• _WORK ITEM_: Determine how many lines of the records include "asynchronous", and answer with the number alone.

• _DATASET EXTRACT_:
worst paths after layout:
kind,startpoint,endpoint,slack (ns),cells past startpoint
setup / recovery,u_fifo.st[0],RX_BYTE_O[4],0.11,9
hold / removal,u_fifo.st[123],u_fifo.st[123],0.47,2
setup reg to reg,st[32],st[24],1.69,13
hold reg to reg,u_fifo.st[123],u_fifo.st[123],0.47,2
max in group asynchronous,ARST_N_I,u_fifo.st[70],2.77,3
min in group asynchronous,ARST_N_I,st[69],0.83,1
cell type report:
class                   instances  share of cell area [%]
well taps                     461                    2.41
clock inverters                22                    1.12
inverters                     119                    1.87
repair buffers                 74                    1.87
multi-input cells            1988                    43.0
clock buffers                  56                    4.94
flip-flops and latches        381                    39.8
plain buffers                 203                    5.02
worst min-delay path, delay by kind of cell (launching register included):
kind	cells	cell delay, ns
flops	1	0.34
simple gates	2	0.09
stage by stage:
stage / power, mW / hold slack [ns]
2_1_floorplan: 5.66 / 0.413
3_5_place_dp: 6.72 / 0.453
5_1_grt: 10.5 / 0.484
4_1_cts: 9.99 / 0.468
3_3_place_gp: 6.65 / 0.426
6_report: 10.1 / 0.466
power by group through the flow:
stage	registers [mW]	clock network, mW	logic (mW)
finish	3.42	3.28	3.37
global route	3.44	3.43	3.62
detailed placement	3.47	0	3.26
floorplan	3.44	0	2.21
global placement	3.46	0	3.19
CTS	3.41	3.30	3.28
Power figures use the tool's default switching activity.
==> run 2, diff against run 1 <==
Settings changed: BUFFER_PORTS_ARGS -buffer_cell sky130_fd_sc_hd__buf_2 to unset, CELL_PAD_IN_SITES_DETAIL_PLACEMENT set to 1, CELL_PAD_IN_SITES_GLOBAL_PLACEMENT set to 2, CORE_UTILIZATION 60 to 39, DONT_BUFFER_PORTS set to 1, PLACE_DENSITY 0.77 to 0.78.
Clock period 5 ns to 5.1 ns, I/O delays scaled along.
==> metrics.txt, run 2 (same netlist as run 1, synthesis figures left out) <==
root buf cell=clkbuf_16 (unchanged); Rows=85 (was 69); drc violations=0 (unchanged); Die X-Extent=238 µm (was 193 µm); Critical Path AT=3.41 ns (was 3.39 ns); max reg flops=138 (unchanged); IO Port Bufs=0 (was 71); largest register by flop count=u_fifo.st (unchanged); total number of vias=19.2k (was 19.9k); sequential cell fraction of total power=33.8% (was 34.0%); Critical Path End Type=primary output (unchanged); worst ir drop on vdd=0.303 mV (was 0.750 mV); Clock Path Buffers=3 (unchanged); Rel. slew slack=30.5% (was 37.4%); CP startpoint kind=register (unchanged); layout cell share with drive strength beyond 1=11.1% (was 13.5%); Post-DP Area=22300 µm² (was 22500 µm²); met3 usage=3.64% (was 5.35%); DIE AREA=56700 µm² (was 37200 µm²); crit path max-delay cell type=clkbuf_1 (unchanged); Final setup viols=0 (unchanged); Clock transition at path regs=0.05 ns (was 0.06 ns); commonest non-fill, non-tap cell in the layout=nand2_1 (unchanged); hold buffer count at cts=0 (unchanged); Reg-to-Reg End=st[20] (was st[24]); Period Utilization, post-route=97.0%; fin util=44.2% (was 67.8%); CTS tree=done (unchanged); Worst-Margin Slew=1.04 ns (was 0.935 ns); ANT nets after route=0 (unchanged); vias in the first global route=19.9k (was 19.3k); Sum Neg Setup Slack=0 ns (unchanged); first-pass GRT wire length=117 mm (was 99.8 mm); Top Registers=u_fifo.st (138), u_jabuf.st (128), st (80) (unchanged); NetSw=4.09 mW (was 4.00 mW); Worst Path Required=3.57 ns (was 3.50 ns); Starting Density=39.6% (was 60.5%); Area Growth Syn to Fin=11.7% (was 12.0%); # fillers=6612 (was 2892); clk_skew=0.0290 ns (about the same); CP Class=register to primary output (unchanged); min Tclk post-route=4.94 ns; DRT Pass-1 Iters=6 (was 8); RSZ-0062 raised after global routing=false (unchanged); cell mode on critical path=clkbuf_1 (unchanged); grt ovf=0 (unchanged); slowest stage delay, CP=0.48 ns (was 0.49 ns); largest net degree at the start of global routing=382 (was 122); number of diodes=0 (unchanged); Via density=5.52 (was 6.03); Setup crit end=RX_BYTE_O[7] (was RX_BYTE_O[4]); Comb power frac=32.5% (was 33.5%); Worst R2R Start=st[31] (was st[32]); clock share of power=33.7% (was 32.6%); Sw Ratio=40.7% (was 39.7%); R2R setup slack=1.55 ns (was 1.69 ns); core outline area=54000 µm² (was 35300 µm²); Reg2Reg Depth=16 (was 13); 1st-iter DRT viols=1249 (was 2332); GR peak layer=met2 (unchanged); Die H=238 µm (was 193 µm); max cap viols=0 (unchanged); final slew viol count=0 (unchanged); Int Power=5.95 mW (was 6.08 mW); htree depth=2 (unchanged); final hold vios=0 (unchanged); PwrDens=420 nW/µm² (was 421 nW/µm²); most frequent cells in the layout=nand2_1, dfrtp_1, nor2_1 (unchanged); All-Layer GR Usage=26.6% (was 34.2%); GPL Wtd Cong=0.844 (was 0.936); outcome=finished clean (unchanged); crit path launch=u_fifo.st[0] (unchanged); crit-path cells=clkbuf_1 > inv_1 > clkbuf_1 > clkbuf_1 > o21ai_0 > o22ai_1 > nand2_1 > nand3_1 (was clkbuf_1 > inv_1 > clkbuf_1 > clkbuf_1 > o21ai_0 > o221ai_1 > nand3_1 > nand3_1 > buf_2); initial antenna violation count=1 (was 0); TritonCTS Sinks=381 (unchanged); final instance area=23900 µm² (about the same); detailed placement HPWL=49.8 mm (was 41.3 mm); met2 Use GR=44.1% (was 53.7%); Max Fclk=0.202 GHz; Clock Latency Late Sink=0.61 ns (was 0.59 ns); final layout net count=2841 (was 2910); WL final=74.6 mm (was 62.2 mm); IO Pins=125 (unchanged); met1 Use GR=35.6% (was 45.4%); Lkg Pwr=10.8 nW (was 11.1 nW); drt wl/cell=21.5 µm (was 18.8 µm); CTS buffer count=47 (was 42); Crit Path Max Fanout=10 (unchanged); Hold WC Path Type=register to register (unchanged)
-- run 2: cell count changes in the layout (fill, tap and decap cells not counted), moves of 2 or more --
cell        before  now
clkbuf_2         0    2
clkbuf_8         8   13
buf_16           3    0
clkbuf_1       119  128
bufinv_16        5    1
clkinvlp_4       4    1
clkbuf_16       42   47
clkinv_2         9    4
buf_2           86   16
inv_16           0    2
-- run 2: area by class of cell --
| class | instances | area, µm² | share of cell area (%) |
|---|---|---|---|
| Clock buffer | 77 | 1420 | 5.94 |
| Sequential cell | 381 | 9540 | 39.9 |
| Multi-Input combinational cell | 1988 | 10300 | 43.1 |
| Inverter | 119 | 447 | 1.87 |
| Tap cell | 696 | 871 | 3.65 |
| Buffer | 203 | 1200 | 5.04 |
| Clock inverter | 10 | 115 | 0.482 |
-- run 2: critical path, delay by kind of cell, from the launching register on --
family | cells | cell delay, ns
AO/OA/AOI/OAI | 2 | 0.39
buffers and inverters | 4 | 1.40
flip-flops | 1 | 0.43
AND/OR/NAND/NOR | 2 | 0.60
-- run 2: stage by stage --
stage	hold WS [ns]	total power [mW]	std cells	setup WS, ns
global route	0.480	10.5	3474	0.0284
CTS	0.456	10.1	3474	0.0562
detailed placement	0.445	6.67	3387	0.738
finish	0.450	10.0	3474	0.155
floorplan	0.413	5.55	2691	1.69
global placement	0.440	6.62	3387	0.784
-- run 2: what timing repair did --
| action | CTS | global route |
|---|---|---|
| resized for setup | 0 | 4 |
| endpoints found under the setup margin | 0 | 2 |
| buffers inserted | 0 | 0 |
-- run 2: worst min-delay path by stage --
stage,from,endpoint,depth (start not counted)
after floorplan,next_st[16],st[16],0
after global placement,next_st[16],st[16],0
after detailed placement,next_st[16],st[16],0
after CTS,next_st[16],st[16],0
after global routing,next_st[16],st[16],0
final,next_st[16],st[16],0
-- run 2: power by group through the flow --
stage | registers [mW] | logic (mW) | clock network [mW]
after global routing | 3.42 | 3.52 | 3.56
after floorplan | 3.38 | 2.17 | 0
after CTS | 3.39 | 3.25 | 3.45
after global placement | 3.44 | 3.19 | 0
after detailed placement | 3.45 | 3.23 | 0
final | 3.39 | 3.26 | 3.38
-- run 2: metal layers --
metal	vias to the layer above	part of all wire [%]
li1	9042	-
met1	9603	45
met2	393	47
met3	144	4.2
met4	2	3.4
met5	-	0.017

• _RESPONSE TO THIS TASK_: 2